*** Given data ***

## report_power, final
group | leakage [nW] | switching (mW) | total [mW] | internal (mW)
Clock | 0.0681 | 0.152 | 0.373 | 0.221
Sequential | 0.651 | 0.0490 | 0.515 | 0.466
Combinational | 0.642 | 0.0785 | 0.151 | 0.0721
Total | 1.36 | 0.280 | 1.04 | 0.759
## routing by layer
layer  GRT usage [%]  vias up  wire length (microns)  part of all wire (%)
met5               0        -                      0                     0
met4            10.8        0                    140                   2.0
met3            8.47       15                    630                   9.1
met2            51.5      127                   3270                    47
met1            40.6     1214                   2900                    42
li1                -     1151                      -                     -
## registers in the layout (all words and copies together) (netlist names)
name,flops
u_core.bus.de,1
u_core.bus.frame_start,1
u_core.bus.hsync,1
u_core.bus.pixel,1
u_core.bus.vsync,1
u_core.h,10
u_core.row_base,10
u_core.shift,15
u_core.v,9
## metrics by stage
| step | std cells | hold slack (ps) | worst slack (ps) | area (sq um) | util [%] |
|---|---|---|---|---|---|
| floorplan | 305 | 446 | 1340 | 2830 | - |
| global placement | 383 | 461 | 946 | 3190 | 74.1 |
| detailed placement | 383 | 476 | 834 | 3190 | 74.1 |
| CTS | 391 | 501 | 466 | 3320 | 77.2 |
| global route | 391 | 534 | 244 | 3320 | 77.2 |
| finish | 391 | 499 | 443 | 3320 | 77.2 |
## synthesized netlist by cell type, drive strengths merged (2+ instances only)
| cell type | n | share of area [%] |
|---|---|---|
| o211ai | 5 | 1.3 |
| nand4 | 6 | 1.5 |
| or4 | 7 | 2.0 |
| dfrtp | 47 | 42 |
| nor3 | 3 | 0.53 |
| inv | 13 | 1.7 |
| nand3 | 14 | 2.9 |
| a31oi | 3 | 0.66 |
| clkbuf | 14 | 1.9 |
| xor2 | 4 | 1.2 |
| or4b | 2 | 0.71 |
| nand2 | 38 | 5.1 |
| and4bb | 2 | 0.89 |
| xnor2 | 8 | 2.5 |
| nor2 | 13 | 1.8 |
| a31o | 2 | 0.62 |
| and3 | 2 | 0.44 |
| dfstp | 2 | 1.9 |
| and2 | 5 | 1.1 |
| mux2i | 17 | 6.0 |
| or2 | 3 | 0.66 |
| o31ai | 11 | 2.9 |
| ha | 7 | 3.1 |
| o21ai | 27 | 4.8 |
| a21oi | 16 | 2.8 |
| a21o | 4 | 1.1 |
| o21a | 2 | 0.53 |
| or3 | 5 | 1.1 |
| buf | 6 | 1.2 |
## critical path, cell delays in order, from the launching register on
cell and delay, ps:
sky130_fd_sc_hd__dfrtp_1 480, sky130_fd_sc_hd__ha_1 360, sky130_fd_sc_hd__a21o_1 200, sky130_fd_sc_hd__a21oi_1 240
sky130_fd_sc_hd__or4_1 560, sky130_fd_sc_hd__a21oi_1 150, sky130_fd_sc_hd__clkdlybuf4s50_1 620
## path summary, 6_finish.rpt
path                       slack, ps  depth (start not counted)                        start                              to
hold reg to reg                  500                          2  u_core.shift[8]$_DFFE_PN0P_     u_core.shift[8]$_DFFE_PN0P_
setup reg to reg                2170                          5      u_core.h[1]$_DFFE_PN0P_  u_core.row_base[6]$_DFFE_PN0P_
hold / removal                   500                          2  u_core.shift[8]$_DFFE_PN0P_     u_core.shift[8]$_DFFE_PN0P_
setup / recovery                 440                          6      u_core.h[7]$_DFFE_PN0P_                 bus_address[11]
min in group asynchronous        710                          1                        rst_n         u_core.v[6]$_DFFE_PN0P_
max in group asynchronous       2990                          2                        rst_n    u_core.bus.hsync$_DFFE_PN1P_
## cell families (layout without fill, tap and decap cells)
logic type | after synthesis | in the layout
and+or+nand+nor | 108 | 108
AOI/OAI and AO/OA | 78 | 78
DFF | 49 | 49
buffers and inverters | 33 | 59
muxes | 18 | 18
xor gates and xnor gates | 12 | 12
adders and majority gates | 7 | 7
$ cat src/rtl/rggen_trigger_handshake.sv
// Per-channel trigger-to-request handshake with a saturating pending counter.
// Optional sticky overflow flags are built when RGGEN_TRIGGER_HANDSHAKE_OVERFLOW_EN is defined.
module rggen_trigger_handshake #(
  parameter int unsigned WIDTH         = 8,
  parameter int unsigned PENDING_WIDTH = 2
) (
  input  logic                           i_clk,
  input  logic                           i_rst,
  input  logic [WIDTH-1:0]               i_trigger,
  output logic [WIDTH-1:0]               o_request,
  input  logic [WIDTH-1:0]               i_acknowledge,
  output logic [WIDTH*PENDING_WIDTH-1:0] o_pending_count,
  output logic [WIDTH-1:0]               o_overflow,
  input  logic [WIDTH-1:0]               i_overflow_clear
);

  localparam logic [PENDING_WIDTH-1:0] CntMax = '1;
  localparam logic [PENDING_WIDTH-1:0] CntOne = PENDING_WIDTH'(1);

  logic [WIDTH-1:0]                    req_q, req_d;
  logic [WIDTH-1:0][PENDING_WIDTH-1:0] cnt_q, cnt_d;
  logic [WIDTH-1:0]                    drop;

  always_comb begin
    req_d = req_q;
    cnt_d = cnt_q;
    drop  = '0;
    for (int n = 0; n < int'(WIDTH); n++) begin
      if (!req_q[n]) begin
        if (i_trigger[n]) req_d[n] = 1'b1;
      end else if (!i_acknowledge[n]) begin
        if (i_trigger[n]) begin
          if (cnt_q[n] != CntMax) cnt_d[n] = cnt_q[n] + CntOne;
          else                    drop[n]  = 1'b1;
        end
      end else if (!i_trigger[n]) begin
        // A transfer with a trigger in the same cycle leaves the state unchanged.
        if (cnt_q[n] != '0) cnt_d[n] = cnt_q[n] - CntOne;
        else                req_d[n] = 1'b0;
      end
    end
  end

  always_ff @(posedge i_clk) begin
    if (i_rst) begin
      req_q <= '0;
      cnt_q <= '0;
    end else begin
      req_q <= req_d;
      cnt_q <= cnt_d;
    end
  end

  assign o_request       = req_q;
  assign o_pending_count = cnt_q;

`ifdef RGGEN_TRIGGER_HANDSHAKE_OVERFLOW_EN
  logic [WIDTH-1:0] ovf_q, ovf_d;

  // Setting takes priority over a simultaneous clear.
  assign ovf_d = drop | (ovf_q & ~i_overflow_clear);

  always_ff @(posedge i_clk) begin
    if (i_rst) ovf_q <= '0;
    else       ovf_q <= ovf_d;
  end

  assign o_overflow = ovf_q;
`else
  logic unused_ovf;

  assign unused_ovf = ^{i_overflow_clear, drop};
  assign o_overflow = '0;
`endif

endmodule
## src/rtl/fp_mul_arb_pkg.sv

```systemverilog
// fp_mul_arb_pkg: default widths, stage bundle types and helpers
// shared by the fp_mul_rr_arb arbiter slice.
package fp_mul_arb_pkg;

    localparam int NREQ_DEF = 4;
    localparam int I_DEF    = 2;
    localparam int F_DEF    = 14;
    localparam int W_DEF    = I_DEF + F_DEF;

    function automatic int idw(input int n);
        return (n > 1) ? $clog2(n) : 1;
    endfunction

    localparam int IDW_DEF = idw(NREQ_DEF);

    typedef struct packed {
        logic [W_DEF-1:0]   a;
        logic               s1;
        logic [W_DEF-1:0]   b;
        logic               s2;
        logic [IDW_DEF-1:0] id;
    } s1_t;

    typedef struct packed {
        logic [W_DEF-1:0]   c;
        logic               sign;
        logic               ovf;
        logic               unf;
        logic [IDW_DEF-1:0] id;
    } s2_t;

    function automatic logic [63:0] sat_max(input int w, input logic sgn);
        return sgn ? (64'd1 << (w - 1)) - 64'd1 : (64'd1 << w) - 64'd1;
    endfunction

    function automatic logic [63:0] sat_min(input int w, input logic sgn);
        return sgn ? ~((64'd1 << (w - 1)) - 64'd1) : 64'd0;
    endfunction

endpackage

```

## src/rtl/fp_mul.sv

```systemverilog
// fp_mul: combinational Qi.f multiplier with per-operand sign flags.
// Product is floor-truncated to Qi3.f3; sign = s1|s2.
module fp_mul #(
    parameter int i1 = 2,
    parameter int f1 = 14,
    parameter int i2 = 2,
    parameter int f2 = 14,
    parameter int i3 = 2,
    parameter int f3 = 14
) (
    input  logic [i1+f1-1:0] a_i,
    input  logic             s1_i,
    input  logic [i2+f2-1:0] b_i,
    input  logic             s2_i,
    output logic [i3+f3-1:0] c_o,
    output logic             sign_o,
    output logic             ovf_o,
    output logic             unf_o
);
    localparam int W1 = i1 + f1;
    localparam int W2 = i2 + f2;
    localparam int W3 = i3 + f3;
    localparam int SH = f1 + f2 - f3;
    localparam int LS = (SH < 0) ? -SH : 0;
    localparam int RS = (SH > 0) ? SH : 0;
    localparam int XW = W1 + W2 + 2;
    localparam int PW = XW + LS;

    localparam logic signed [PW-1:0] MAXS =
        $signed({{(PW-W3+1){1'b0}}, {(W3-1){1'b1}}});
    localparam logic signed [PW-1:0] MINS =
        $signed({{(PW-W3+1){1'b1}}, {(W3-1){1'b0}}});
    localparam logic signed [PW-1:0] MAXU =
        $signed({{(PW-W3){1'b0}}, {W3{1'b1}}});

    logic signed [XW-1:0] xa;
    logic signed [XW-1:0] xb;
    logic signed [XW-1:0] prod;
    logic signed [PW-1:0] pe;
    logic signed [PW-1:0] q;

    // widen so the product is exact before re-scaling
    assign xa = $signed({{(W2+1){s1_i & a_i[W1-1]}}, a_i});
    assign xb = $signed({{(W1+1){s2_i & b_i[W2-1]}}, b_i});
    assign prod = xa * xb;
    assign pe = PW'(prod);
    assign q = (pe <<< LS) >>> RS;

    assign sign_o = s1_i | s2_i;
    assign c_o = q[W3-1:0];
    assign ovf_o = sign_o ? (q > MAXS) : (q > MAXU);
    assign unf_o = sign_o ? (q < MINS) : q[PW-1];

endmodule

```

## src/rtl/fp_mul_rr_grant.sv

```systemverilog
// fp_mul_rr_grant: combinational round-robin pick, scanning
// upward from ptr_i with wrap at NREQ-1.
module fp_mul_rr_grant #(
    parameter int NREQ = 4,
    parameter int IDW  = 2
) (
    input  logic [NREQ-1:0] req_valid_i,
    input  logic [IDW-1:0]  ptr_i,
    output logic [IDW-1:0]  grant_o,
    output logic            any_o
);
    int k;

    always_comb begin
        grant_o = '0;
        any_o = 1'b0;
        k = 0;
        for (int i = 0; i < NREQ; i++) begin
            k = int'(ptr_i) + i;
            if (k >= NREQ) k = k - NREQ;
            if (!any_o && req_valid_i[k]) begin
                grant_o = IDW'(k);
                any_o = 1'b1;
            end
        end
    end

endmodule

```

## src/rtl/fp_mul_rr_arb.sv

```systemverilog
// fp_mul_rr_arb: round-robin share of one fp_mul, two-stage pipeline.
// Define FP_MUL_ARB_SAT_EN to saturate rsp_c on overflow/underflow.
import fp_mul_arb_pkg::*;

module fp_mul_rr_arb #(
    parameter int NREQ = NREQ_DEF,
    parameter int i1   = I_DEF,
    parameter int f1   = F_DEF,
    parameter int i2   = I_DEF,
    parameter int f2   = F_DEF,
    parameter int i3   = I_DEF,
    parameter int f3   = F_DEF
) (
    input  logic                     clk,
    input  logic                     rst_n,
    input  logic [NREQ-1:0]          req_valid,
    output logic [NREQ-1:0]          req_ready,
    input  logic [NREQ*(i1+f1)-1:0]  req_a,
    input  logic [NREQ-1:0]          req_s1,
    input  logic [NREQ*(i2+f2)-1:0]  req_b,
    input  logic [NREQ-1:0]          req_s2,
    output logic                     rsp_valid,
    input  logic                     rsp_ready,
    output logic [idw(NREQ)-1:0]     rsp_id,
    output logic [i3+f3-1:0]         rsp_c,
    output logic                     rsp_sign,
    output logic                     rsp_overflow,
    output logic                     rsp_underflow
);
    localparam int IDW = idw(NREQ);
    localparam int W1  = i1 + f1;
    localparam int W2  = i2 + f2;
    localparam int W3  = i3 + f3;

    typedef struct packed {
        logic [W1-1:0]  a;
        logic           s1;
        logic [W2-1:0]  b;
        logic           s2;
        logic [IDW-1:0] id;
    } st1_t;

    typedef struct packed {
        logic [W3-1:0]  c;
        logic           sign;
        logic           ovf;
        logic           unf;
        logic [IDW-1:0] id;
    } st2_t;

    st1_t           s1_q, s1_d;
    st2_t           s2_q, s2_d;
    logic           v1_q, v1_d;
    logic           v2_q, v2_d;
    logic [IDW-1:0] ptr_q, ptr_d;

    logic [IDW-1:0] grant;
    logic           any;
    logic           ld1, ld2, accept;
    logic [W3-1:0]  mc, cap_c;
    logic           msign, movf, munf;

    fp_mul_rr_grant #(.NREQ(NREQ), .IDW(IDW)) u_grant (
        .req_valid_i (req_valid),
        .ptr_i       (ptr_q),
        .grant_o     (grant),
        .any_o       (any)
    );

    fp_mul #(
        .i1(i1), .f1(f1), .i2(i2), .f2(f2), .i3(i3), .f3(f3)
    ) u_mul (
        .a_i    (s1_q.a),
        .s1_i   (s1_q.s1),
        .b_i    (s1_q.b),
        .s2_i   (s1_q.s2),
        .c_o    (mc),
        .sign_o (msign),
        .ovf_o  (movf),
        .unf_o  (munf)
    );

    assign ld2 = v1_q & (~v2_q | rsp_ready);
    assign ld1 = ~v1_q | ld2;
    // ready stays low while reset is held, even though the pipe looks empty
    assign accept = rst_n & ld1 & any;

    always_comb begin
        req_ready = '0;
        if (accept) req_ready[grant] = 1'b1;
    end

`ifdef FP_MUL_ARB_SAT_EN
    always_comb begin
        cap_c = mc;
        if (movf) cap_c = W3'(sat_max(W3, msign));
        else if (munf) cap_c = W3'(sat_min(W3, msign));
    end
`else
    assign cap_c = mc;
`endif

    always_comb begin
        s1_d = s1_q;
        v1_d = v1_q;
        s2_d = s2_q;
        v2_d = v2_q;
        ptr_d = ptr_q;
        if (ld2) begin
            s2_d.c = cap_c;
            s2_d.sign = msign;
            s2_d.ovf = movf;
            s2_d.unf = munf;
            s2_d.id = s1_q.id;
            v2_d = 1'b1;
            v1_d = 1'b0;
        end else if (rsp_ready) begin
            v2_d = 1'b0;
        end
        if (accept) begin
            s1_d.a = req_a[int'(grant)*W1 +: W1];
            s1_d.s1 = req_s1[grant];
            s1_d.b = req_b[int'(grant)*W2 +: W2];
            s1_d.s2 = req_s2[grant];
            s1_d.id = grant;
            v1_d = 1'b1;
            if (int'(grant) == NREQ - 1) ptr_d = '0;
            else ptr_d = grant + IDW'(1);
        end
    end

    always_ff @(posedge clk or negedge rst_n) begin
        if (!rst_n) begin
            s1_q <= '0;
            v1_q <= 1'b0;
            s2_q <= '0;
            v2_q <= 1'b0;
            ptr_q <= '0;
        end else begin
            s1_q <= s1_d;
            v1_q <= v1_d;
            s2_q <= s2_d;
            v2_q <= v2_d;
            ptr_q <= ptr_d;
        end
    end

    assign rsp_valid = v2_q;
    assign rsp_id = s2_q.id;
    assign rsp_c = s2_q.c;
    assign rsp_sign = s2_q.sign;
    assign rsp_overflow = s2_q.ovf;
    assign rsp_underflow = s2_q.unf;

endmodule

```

*** End of Given data ***
*** Given data ***

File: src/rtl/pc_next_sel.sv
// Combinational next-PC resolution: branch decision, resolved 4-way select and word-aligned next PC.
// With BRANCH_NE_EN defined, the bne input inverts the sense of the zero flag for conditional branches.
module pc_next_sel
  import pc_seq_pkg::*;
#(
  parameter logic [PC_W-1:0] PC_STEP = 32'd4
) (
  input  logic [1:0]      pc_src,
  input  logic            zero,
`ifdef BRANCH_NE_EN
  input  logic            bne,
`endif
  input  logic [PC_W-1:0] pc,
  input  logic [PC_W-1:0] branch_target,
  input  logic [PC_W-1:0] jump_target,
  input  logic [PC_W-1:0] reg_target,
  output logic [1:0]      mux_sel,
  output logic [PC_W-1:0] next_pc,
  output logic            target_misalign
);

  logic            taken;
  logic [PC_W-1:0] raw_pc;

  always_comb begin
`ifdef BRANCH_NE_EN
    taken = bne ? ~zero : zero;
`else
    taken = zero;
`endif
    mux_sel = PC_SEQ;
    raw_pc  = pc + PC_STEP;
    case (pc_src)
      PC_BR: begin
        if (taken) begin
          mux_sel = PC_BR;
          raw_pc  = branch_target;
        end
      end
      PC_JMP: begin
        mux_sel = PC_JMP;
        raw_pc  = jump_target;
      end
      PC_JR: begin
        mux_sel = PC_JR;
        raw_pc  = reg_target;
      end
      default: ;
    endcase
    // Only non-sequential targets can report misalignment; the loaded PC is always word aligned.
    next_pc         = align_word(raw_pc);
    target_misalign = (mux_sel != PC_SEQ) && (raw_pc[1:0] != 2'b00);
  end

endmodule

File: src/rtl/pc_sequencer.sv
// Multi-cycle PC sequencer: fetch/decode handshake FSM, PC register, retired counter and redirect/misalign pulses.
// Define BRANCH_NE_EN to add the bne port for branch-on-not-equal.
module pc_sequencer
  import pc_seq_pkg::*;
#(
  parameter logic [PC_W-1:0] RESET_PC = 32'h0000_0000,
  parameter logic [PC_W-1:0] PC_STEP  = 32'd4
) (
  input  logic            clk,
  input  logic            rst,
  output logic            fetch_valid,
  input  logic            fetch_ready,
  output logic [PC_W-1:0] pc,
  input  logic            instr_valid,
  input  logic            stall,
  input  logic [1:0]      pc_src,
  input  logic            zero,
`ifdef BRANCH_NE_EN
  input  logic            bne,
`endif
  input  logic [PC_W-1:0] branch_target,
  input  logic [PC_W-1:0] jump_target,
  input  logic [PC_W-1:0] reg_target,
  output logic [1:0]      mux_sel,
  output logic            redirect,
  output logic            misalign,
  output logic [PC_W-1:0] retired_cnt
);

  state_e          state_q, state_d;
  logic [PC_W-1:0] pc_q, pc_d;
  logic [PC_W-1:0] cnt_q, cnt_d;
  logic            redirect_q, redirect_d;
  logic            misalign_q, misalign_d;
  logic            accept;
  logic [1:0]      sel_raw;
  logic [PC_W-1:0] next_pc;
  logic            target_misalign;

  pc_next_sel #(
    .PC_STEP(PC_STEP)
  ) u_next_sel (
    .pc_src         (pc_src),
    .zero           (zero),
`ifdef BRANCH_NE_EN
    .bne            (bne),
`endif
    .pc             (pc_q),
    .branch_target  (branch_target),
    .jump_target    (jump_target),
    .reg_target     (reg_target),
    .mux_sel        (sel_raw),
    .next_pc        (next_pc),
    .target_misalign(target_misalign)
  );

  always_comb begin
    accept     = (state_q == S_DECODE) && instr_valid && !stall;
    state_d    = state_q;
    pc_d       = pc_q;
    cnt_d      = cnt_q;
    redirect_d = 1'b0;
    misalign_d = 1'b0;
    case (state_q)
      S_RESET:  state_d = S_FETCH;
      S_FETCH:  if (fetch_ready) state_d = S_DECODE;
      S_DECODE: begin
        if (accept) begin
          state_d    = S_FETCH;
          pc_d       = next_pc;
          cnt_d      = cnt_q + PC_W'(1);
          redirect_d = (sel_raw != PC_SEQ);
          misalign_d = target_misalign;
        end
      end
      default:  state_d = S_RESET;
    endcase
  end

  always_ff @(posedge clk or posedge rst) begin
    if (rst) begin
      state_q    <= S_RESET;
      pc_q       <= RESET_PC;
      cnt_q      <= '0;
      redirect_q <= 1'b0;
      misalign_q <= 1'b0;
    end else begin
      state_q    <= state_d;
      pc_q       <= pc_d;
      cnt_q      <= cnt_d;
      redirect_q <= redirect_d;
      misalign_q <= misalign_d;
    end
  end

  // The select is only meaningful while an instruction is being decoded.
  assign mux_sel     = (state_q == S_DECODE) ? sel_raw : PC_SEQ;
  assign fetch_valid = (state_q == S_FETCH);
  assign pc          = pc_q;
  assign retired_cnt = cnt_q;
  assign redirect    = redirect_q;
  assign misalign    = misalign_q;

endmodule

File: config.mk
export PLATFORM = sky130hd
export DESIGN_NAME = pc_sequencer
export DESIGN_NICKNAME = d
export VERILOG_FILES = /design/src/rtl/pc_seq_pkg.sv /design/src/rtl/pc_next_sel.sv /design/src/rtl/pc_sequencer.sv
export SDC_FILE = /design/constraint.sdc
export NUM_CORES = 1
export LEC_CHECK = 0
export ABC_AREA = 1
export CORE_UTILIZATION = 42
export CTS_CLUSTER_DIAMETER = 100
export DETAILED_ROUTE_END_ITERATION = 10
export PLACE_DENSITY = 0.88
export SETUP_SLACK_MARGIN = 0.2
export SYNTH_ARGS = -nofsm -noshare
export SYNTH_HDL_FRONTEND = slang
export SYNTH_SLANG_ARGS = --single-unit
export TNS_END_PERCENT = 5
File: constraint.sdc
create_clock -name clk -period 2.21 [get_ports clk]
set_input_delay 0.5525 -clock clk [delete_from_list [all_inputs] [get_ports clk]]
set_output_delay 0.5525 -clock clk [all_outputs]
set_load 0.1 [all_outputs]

*** End of Given data ***
*** Given data ***

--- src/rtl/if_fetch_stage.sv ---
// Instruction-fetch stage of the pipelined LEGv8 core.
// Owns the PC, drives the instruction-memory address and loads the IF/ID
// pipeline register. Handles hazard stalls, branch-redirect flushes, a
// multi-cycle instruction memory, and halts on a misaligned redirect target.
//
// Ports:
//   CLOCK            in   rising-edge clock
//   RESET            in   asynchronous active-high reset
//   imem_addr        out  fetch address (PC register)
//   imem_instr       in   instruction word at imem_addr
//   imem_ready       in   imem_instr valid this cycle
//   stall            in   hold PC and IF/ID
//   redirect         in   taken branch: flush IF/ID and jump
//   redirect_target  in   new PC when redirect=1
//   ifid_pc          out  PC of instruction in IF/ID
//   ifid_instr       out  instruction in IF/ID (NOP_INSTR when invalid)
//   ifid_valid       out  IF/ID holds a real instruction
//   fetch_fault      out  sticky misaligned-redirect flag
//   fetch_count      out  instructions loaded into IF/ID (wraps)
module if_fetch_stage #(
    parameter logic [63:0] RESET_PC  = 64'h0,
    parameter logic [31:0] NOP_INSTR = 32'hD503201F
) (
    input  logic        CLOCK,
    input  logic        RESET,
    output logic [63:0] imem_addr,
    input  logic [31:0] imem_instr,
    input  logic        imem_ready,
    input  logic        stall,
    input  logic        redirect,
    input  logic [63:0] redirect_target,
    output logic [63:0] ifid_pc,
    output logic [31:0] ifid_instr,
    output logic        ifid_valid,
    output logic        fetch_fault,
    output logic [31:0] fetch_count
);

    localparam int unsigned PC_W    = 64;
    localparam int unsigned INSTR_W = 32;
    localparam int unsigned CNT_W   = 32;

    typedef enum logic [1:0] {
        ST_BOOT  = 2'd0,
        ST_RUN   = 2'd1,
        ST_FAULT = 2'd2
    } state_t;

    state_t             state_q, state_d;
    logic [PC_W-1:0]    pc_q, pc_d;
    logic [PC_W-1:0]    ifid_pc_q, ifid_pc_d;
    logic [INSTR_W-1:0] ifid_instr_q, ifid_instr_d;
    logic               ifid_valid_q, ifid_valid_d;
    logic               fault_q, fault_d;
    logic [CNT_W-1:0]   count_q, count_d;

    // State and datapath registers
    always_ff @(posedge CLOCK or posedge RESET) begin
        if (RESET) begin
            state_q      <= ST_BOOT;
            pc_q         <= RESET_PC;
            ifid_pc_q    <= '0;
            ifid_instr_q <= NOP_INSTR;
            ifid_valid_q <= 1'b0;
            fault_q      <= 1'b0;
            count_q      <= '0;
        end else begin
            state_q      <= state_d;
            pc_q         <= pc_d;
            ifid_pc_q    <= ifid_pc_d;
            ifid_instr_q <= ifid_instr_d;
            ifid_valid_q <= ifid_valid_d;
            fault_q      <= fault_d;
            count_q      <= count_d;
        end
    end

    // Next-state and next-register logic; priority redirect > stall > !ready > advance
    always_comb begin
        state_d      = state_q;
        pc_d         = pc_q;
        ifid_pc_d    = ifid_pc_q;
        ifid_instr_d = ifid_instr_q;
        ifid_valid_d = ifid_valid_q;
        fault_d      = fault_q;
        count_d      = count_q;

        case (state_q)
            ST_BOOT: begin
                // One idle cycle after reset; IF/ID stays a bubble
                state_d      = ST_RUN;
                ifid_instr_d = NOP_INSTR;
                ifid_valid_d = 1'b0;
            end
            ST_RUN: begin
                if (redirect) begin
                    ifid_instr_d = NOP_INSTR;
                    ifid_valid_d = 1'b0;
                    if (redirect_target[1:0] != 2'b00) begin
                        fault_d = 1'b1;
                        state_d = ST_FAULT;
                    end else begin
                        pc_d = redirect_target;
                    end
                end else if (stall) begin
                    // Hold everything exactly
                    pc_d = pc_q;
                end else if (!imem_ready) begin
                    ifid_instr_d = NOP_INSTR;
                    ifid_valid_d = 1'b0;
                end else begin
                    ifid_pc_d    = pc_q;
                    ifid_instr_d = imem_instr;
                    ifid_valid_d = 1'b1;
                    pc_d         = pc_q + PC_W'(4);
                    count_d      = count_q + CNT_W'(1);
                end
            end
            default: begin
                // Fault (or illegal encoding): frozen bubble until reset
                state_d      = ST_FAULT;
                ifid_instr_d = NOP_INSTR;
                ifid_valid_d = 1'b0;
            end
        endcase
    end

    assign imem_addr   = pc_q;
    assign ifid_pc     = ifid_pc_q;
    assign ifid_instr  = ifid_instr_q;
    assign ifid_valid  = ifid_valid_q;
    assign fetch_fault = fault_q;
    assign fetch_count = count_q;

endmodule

*** End of Given data ***

▶ [Aim of the task]
Provide the number of lines in the preceding entries that include the string "cells", with no other words.

▶ [Exercise output]
2